Background: an optimization exercise with open tools, aiming at small area. Do not read the settings as production practice.
At most, simulation tests tie the RTL to the original design; equivalence was not proved.
The RTL of run 2 was laid out without a check of its function.
No activity file was given, so power comes from the tool's default toggle rates.

## flow/run.sh

```bash
#!/bin/bash
# synth_recipe.tcl (not shown) runs the flow's synth.tcl, then flattens the netlist and writes it again
# the make line also repeats each setting of config.mk as NAME=value (left out here)
make -C /OpenROAD-flow-scripts/flow DESIGN_CONFIG=/design/flow/config.mk WORK_HOME=/design/flow/orfs CLKGATE_MAP_FILE= SYNTH_SCRIPT=/design/flow/synth_recipe.tcl finish
```

## flow/config.mk

```make
export PLATFORM = sky130hd
export DESIGN_NAME = scheduler
export DESIGN_NICKNAME = scheduler
export VERILOG_FILES = /design/flow/design.v
export SDC_FILE = /design/flow/constraint.sdc
export NUM_CORES = 8
export LEC_CHECK = 0
export CAP_MARGIN = 20
export CORE_MARGIN = 2
export CORE_UTILIZATION = 40
export SLEW_MARGIN = 20
```

## flow/constraint.sdc

```tcl
create_clock -name core_clock -period 7.0 [get_ports {clk}]
set_input_delay 1.4000 -clock core_clock [delete_from_list [all_inputs] [get_ports {clk}]]
set_output_delay 1.4000 -clock core_clock [all_outputs]
set_load 0.01 [all_outputs]
```

## flow/design.v

```verilog
module scheduler (
    input wire clk,               
    input wire rst,               
    input wire [13:0] spike_packet,      
    input wire spike_packet_valid,       
    output reg spike_packet_ready,       
    input wire read_request,             
    output reg [255:0] current_tick_spikes,  
    input wire clear_request,            
    output reg error,                    
    input wire error_ack,                
    output reg [3:0] current_tick,       
    output reg [7:0] error_status        
);
    reg [255:0] spike_memory [0:15];
    wire [3:0] delivery_tick;
    wire [7:0] axon_id;
    wire [1:0] debug_bits;
    assign delivery_tick = spike_packet[13:10];
    assign axon_id = spike_packet[9:2];
    assign debug_bits = spike_packet[1:0];
    localparam IDLE = 2'b00;
    localparam WRITE_SPIKE = 2'b01;
    localparam ERROR_STATE = 2'b11;
    reg [1:0] state;
    reg [15:0] error_timeout_counter;
    localparam ERROR_NONE = 8'h00;
    localparam ERROR_CURRENT_TICK_WRITE = 8'h01;
    localparam ERROR_INVALID_TICK = 8'h02;
    localparam ERROR_INVALID_AXON = 8'h03;
    localparam ERROR_TIMEOUT = 8'h04;
    integer i;
    always @(posedge clk or posedge rst) begin
        if (rst) begin
            state <= IDLE;
            spike_packet_ready <= 1'b1;
            error <= 1'b0;
            error_status <= ERROR_NONE;
            current_tick <= 4'b0;
            error_timeout_counter <= 16'd0;
            for (i = 0; i < 16; i = i + 1)
                spike_memory[i] <= 256'b0;
            current_tick_spikes <= 256'b0;
        end else begin
            case (state)
                IDLE: begin
                    if (spike_packet_valid && spike_packet_ready) begin
                        if (delivery_tick == current_tick) begin
                            state <= ERROR_STATE;
                            error <= 1'b1;
                            error_status <= ERROR_CURRENT_TICK_WRITE;
                            spike_packet_ready <= 1'b0;
                        end else begin
                            state <= WRITE_SPIKE;
                            spike_packet_ready <= 1'b0;
                        end
                    end
                end
                WRITE_SPIKE: begin
                    spike_memory[delivery_tick][axon_id] <= 1'b1;
                    state <= IDLE;
                    spike_packet_ready <= 1'b1;
                end
                ERROR_STATE: begin
                    if (error_timeout_counter >= 16'hFFFF) begin
                        error_status <= ERROR_TIMEOUT;
                        state <= IDLE;
                        spike_packet_ready <= 1'b1;
                        error <= 1'b0;
                        error_timeout_counter <= 16'd0;
                    end else if (error_ack) begin
                        error <= 1'b0;
                        error_status <= ERROR_NONE;
                        state <= IDLE;
                        spike_packet_ready <= 1'b1;
                        error_timeout_counter <= 16'd0;
                    end else begin
                        error_timeout_counter <= error_timeout_counter + 1'b1;
                    end
                end
                default: state <= IDLE;
            endcase
            if (read_request) begin
                current_tick_spikes <= spike_memory[current_tick];
            end
            if (clear_request) begin
                spike_memory[current_tick] <= 256'b0;
                current_tick <= current_tick + 1'b1;
            end
            if (read_request && clear_request) begin
                error <= 1'b1;
                error_status <= 8'h05;  
            end
        end
    end
endmodule
```

==> results of run 1 <==
[cells in the final DEF, fill, tap and decap left out, types with 30 or more instances in the layout]
| master | n |
|---|---|
| and3_1 | 48 |
| a222oi_1 | 172 |
| dfrtp_1 | 4375 |
| clkbuf_8 | 123 |
| nand3_1 | 148 |
| clkbuf_16 | 449 |
| o21ai_0 | 2512 |
| nor3_1 | 120 |
| diode_2 | 113 |
| a31oi_1 | 466 |
| a221oi_1 | 522 |
| a22oi_1 | 495 |
| a21oi_1 | 1246 |
| bufinv_16 | 30 |
| o2bb2ai_1 | 77 |
| mux2i_1 | 259 |
| o22ai_1 | 131 |
| clkdlybuf4s50_1 | 278 |
| nor3_2 | 39 |
| a211oi_1 | 97 |
| nand2_1 | 2609 |
| o21a_1 | 103 |
| nor2_1 | 1731 |
| a32oi_1 | 30 |
| a221o_1 | 53 |
| mux2_2 | 100 |
| clkinv_2 | 72 |
| or3_1 | 31 |
| buf_4 | 583 |
| nor4_1 | 73 |
| buf_12 | 135 |
| a22o_1 | 773 |
| clkbuf_1 | 98 |
[power by group]
group	internal [mW]	leakage, nW	switching (mW)
Clock	14.1	7.33	10.7
Combinational	6.01	25.1	26.0
Sequential	26.0	60.7	1.80
[per-stage QoR]
step	utilization	area, µm²	hold slack [ns]	setup slack (ns)	power (mW)
6_report	0.457	215000	0.473	1.34	84.6
5_1_grt	0.456	215000	0.494	1.51	84.6
4_1_cts	0.456	214000	0.476	1.93	82.0
3_5_place_dp	0.425	200000	0.463	0.910	57.6
3_3_place_gp	0.424	200000	0.454	1.02	57.6
2_1_floorplan	-	189000	0.442	-55.42	40.3
[cells by family (layout without fill, tap and decap cells)]
kind of cell	Yosys count	after routing	synth area share
AOI/OAI and AO/OA	7050	7050	0.242
xor gates and xnor gates	7	7	0.000325
adders and majority gates	9	9	0.000597
buffers and inverters	2000	1812	0.0432
DFF	4378	4378	0.581
muxes	383	383	0.0226
other	1	119	0.0000199
and+or+nand+nor	5070	5070	0.110
[worst reg2reg max path, stage by stage, from the launching register on]
cell and delay (ns):
dfrtp_1 0.67, ha_4 0.59, buf_4 0.65, or3_1 0.64, nor3_2 0.17, buf_4 0.42
nor3_1 1.14, nand2_1 0.89, o21ai_0 0.42
[final timing paths]
check / end / cells after the start / slack, ns
max in group asynchronous: spike_memory[1][87] / 4 / 4.05
worst max-delay path: spike_memory[0][133] / 8 / 1.34
worst min-delay path: spike_memory[0][36] / 2 / 0.47
worst min register to register: spike_memory[0][36] / 2 / 0.47
min in group asynchronous: spike_memory[6][184] / 3 / 1.55
worst max register to register: spike_memory[0][133] / 8 / 1.34
[state kept, by name, summed over array words and instances (netlist names)]
signal and count:
spike_memory 4096, current_tick 4, current_tick_spikes 256, state 2
spike_packet_ready 1, error 1, error_timeout_counter 16, error_status 2
[per-layer routing]
| metal | up-vias | global-route usage |
|---|---|---|
| li1 | 67300 | - |
| met1 | 87600 | 0.471 |
| met2 | 14600 | 0.509 |
| met3 | 3588 | 0.182 |
| met4 | 88 | 0.263 |
| met5 | - | 0.00540 |
[layout make-up]
| cell class | count | area [µm²] |
|---|---|---|
| antenna | 113 | 283 |
| fill | 44400 | 255000 |
| multi-input combinational | 12500 | 72300 |
| timing repair buffer | 1002 | 9960 |
| inverter | 19 | 100 |
| tap | 6223 | 7790 |
| clock buffer | 670 | 13300 |
| sequential | 4378 | 110000 |
| clock inverter | 121 | 1500 |
==> flow_summary_export.csv, run 1 <==
group,metric,value,unit
die,die-area,0.477,mm²
worst_hold_path,min_path_type,"register to register",
drt,dr.max_layer_used,"met5",
critical_path,startpoint,"current_tick[0]",
sta,fin_crit,5.66,ns
synthesis,synth_area_leaders,"dfrtp_1 58%, o21ai_0 6.7%, nand2_1 5.2%, a22o_1 3.6%, nor2_1 3.5%",
die,initial_core_util,0.401,
clock_network,htree_num_levels,5,
cells_and_area,drive_gt1_frac,0.0986,
sta,setup_violations,0,
clock_network,cts_buffers,441,
cells_and_area,fin_nets,18400,
pwr,p_leak,93.1,nW
synthesis,synth-seq-area-share,0.581,
clock_network,cts_hold_buf,0,
die,die_height,691,µm
drt,drtIter0Drc,30700,
synthesis,yosysMostFrequentCell,"dfrtp_1",
place,dp_hpwl,552000,µm
critical_path,worstPathRequired,7.98,ns
critical_path,crit_path_frequent_cell,"buf_4",
flow_run,cap_viol_max_count,0,
synthesis,synth-seq-cells,4378,
drt,met3_wirelength,150000,µm
sta,tns,0,ns
critical_path,crit_type,"register to register",
die,num_io_pins,290,
critical_path,path_cells,"ha_4 > buf_4 > or3_1 > nor3_2 > buf_4 > nor3_1 > nand2_1 > o21ai_0",
sta,clock_skew,0.0484,ns
pwr,p_per_area,394,mW/mm²
critical_path,critPathLaunchType,"register",
drt,ant_nets,0,
global_routing,grt_use_total,0.378,
critical_path,crit_fanout,39,
clock_network,cts-root-buf,"clkbuf_16",
place,dp.cells,24100,
drt,wl_per_cell,37.2,µm
drt,drc,0,
sta,fmax,177,MHz
drt,firstDrtPassIters,10,
clock_network,clk_path_buf_depth,4,
die,die_w,691,µm
synthesis,synth_edf_count,0,
critical_path,r2r_start,"current_tick[0]",
synthesis,async_flop_share,1.00,
place,gp_congestion,0.978,
clock_network,cts.sinks,4378,
critical_path,end_kind,"register",
die,row_count,252,
drt,met1Wirelength,333000,µm
synthesis,yosysWarningCount,2,
cells_and_area,areaGrowthSynthToFinish,13.9,%
clock_network,insertion_delay,1.09,ns
clock_network,path_clk_slew,0.06,ns
critical_path,path_buf_inv,2,
clock_network,postCtsSetupRepairBufs,0,
global_routing,antenna_found_initial,117,
sta,hold_violations,0,
worst_hold_path,worstHoldStart,"spike_memory[0][36]",
synthesis,synth_top_area_frac,0.581,
critical_path,critPathArrivalTime,6.63,ns
critical_path,critPathSlowestCell,"nor3_1",
global_routing,grt_overflow,0,
die,core,0.470,mm²
sta,maxSlewHeadroom,0.108,
synthesis,synth_area_per_cell,9.98,µm²
sta,tightest_slew,1.34,ns
synthesis,netlist_area,0.189,mm²
drt,wl_met2,369000,µm
drt,vias,173000,
sta,period_share,0.808,
pwr,ir_drop,0.000649,V
sta,drv_slew,0,
global_routing,grt_pass1_vias,162000,
drt,wl,931000,µm
cells_and_area,stdcell_count,25100,
synthesis,synth_ff_type,"dfrtp_1",
status,run_status,"finished clean",
synthesis,synth_cell_types,106,
synthesis,synth_cells,18900,
clock_network,post_cts_resized,0,
drt,avgViaCountPerCell,6.91,
critical_path,slowest_delay,1.08,ns
clock_network,cts_tree,"done",
global_routing,grt_pass1_wl,1290000,µm
synthesis,synth_commonest_cells,"4377 x dfrtp_1, 2625 x nand2_1, 2514 x o21ai_0, 1752 x nor2_1, 1345 x clkbuf_1",
global_routing,grt_max_degree,168,
critical_path,cp_top_family,"simple AND/OR/NAND/NOR gates",
sta,rsz0062_at_grt,"no",
place,io_buffers,281,
synthesis,synth_top_area_cell,"dfrtp_1",
==> run 2: changes to the inputs <==
==> flow/design.v (replaced) <==
module scheduler (
    input wire clk,
    input wire rst,
    input wire [13:0] spike_packet,
    input wire spike_packet_valid,
    output reg spike_packet_ready,
    input wire read_request,
    output reg [255:0] current_tick_spikes,
    input wire clear_request,
    output wire error,
    input wire error_ack,
    output wire [3:0] current_tick,
    output wire [7:0] error_status
);
    wire [3:0] delivery_tick = spike_packet[13:10];
    wire [7:0] axon_id = spike_packet[9:2];
    reg in_err;
    reg err;        
    reg stat2;      
    reg mem_ok;     
    reg [15:0] cnt;
    reg [15:0] tick_oh;   
    genvar b;
    generate
        for (b = 0; b < 4; b = b + 1) begin : g_enc
            wire [15:0] m;
            genvar k;
            for (k = 0; k < 16; k = k + 1) begin : g_m
                assign m[k] = tick_oh[k] & (((k >> b) & 1) != 0);
            end
            assign current_tick[b] = |m;
        end
    endgenerate
    assign error = err;
    assign error_status = {5'b0, stat2, 1'b0, err};
    wire in_write = ~spike_packet_ready & ~in_err;
    wire accept = spike_packet_valid & spike_packet_ready;
    wire [15:0] dt_oh = 16'd1 << delivery_tick;
    wire hit_cur = |(dt_oh & tick_oh);
    wire timeout = &cnt;
    wire conflict = read_request & clear_request;
    always @(posedge clk or posedge rst) begin
        if (rst) begin
            spike_packet_ready <= 1'b1;
            in_err <= 1'b0;
            err <= 1'b0;
            stat2 <= 1'b0;
            tick_oh <= 16'd1;
            mem_ok <= 1'b0;
        end else begin
            mem_ok <= 1'b1;
            if (spike_packet_ready) begin
                if (spike_packet_valid) begin
                    spike_packet_ready <= 1'b0;
                    if (hit_cur) begin
                        in_err <= 1'b1;
                        err <= 1'b1;
                        stat2 <= 1'b0;
                    end
                end
            end else if (!in_err) begin
                spike_packet_ready <= 1'b1;
            end else if (timeout || error_ack) begin
                spike_packet_ready <= 1'b1;
                in_err <= 1'b0;
                err <= 1'b0;
                stat2 <= timeout;
            end
            if (clear_request)
                tick_oh <= {tick_oh[14:0], tick_oh[15]};
            if (conflict) begin
                err <= 1'b1;
                stat2 <= 1'b1;
            end
        end
    end
    always @(posedge clk)
        cnt <= in_err ? cnt + 16'd1 : 16'd0;
    wire [15:0] row_clr = clear_request ? tick_oh : 16'd0;
    wire [15:0] row_wr = in_write ? dt_oh : 16'd0;
    wire [255:0] col_wr = 256'd1 << axon_id;
    wire [15:0] row_rd = tick_oh;
    wire [255:0] rd_data [0:16];
    assign rd_data[0] = 256'd0;
    genvar r;
    generate
        for (r = 0; r < 16; r = r + 1) begin : g_row
            reg [255:0] row;
            wire keep = mem_ok & ~row_clr[r];
            wire wsel = row_wr[r] & ~row_clr[r];
            always @(posedge clk)
                row <= (row & {256{keep}}) | (col_wr & {256{wsel}});
            assign rd_data[r+1] = rd_data[r] | (row & {256{row_rd[r] & mem_ok}});
        end
    endgenerate
    always @(posedge clk or posedge rst) begin
        if (rst)
            current_tick_spikes <= 256'd0;
        else if (read_request)
            current_tick_spikes <= rd_data[16];
    end
endmodule
==> run 2 against run 1 <==
Against the previous run: critical endpoint is now current_tick[0]; register-to-register slack better by 1.7 ns; highest routed layer unchanged; clock-buffer cell count up 7; cell area down 17%; flip-flop and latch count up 11; non-clock buffer count down 452; worst setup slack better by 1.0 ns; combinational power down 85%; clock skew up 0.021 ns; first-iteration DRC count down 42%; core utilization down 0.059 points; area after synthesis down 16%.
==> flow_summary_export.csv, run 2 <==
group,metric,value,unit
status,run_status,"finished clean",
global_routing,grt_pass1_wl,964000,µm
critical_path,critPathArrivalTime,3.24,ns
drt,drc,0,
critical_path,crit_type,"register to output port",
sta,maxSlewHeadroom,0.121,
die,core,0.393,mm²
critical_path,critPathSlowestCell,"dfrtp_4",
synthesis,synth_top_area_frac,0.522,
drt,ant_nets,0,
critical_path,end_kind,"output port",
cells_and_area,drive_gt1_frac,0.0644,
place,io_buffers,281,
cells_and_area,regMostFlops,"g_row.row",
cells_and_area,reg.largest.list,"g_row.row: 4096 flops, current_tick_spikes: 256 flops",
synthesis,synth_cells,17600,
global_routing,grt_use_met1,0.428,
clock_network,cts-root-buf,"clkbuf_16",
synthesis,synth_top_area_cell,"dfxtp_1",
global_routing,grt_pass1_vias,132000,
synthesis,synth_ff_type,"dfxtp_1",
sta,period_share,0.663,
drt,vias,141000,
cells_and_area,multi_input_area,0.0612,mm²
sta,tightest_slew,1.32,ns
die,die-area,0.399,mm²
sta,clock_skew,0.0690,ns
global_routing,grt_overflow,0,
die,initial_core_util,0.402,
pwr,p_per_area,306,mW/mm²
clock_network,path_clk_slew,0.06,ns
synthesis,netlist_area,0.158,mm²
die,die_w,632,µm
pwr,ir_drop,0.000267,V
cells_and_area,fin_nets,16900,
clock_network,cts.sinks,4389,
sta,setup_violations,0,
cells_and_area,areaGrowthSynthToFinish,13.6,%
critical_path,critPathLaunchType,"register",
die,row_count,230,
synthesis,synth_area_leaders,"dfxtp_1 52%, o21ai_0 12%, nand2_1 9.5%, a22o_1 7.0%, a221oi_1 4.9%",
cells_and_area,largest_reg_flops,4096,
global_routing,met2_usage,0.496,
global_routing,gr-max-usage-layer,"met2",
cells_and_area,ff_latch_area,0.0893,mm²
pwr,p_leak,61.4,nW
synthesis,synth-seq-cells,4389,
critical_path,cp_top_family,"flip-flops",
global_routing,antenna_found_initial,44,
critical_path,path_cells,"nor4_1 > nand2_1 > clkdlybuf4s50_1",
synthesis,yosysMostFrequentCell,"dfxtp_1",
sta,tns,0,ns
clock_network,htree_num_levels,5,
clock_network,postCtsSetupRepairBufs,0,
drt,avgViaCountPerCell,6.28,
drt,drtIter0Drc,17900,
sta,fin_crit,4.64,ns
sta,drv_slew,0,
pwr,p_total,54.8,mW
critical_path,crit_fanout,46,
die,num_io_pins,290,
critical_path,slowest_delay,0.81,ns
synthesis,synth_area_per_cell,8.95,µm²
synthesis,synth_commonest_cells,"4112 x dfxtp_1, 4008 x nand2_1, 3911 x o21ai_0, 1625 x clkbuf_1, 1265 x a22o_1",
cells_and_area,most-common-layout-cells,"4112 x dfxtp_1, 4007 x nand2_1, 3911 x o21ai_0, 1265 x a22o_1, 880 x a221oi_1",
die,die_height,632,µm
synthesis,synth_cell_types,54,
place,gp_congestion,0.798,
synthesis,async_flop_share,0.0631,
critical_path,path_buf_inv,1,
critical_path,worstPathRequired,5.60,ns
drt,firstDrtPassIters,6,
global_routing,grtUsageMet3,0.0707,
place,dp_hpwl,317000,µm
sta,hold_violations,0,
cells_and_area,fill_cells,38100,
global_routing,grt_use_total,0.325,
sta,rsz0062_at_grt,"no",
clock_network,post_cts_resized,0,
drt,wl_per_cell,30.1,µm
worst_hold_path,min_path_type,"register to register",
synthesis,synth_edf_count,0,
clock_network,clk_path_buf_depth,4,
synthesis,yosysWarningCount,1,
synthesis,synth-seq-area-share,0.566,
cells_and_area,layout_commonest_cell,"dfxtp_1",
flow_run,cap_viol_max_count,0,
sta,fmax,215,MHz
global_routing,grt_max_degree,139,
clock_network,cts_hold_buf,0,
clock_network,cts_buffers,447,
clock_network,insertion_delay,1.02,ns
drt,wl,676000,µm
clock_network,cts_tree,"done",
run 2: path summary, 6_finish.rpt:
| check | start | endpoint | slack, ns | depth (start not counted) |
|---|---|---|---|---|
| max | tick_oh[7] | current_tick[0] | 2.36 | 3 |
| min | g_row[15].row[20] | g_row[15].row[20] | 0.45 | 2 |
| max reg2reg | tick_oh[12] | current_tick_spikes[146] | 3.00 | 7 |
| min reg2reg | g_row[15].row[20] | g_row[15].row[20] | 0.45 | 2 |
| max in group asynchronous | rst | spike_packet_ready | 4.98 | 4 |
| min in group asynchronous | rst | current_tick_spikes[229] | 0.82 | 2 |
run 2: layout make-up:
cell class              instances  share of cell area
flip-flops and latches       4389               0.499
multi-input cells           11200               0.342
clock buffers                 677              0.0750
well taps                    5220              0.0365
repair buffers                550              0.0338
clock inverters               142             0.00919
inverters                     240             0.00505
diodes                         23            0.000321
run 2: logic make-up (layout without fill, tap and decap cells):
group	count (synthesis)	after routing	synth area share
buf+inv	2012	1609	0.0488
simple gates	4801	4801	0.125
other cells	2	30	0.0000476
fa+ha+maj	1	1	0.0000793
mux	3	3	0.000198
flops	4389	4389	0.566
compound gates	6401	6401	0.260
xor+xnor	12	12	0.000666
run 2: through the flow:
step	instance area [µm²]	worst slack [ns]	hold WS (ns)	utilization	cells
floorplan	158000	1.94	0.425	-	17600
global placement	164000	1.93	0.433	0.418	21600
detailed placement	164000	1.83	0.441	0.418	21600
CTS	179000	2.33	0.449	0.456	22400
global route	179000	2.36	0.464	0.456	22500
finish	179000	2.36	0.447	0.456	22500
run 2: power breakdown:
group          total [mW]  internal [mW]  switching [mW]
Clock                24.7           14.1            10.5
Combinational        4.70          0.440            4.26
Sequential           25.5           25.0           0.413
Total                54.8           39.6            15.2
run 2: worst register-to-register path, cell delays in order (launching register included):
cell and delay, ns:
dfrtp_4 0.93, buf_4 0.90, buf_4 1.05, a22o_1 0.30, a221oi_1 0.05, nand4_1 0.17
nand3_1 0.29, o21ai_0 0.20
run 2: layer usage:
metal,wire [µm],share of wire
met1,266000,0.39
met2,292000,0.43
met3,77500,0.11
met4,40600,0.060
met5,193,0.00029

-- what the ideal ports hide --
Ports are ideal in the flow. The routed layouts listed here were re-timed in OpenROAD.
Step 1: set_driving_cell puts a clkbuf_16 on clk and a buf_2 on each other input, an assumption about the parent block.
Step 2 also shifts input and output timing later by t, the mid clock arrival at the registers, as if the neighbouring blocks saw the same clock.
Slacks: no drivers / after step 1 / after step 2; pairs: no drivers / after step 1.
run	t (ns)	slack for setup (ns)	worst setup path after step 2	slew at the worst register clock pin (ns)	cell pins on the clock port's net
run 1	1.198	1.341 / 1.341 / 0.518	input to register	0.07 / 0.07	1
run 2	1.109	2.358 / 2.243 / 1.568	input to register	0.07 / 0.07	1
After both steps every run listed still meets setup and hold. The setup slack of run 1, which loses most, moves by 0.000 ns with the drivers and by -0.823 ns with both steps.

━━━━━━━━━━

Each line that holds the string "simple" counts once. Give the total for the listing and nothing else.

• _RESPONSE FOR THIS EXERCISE_:
2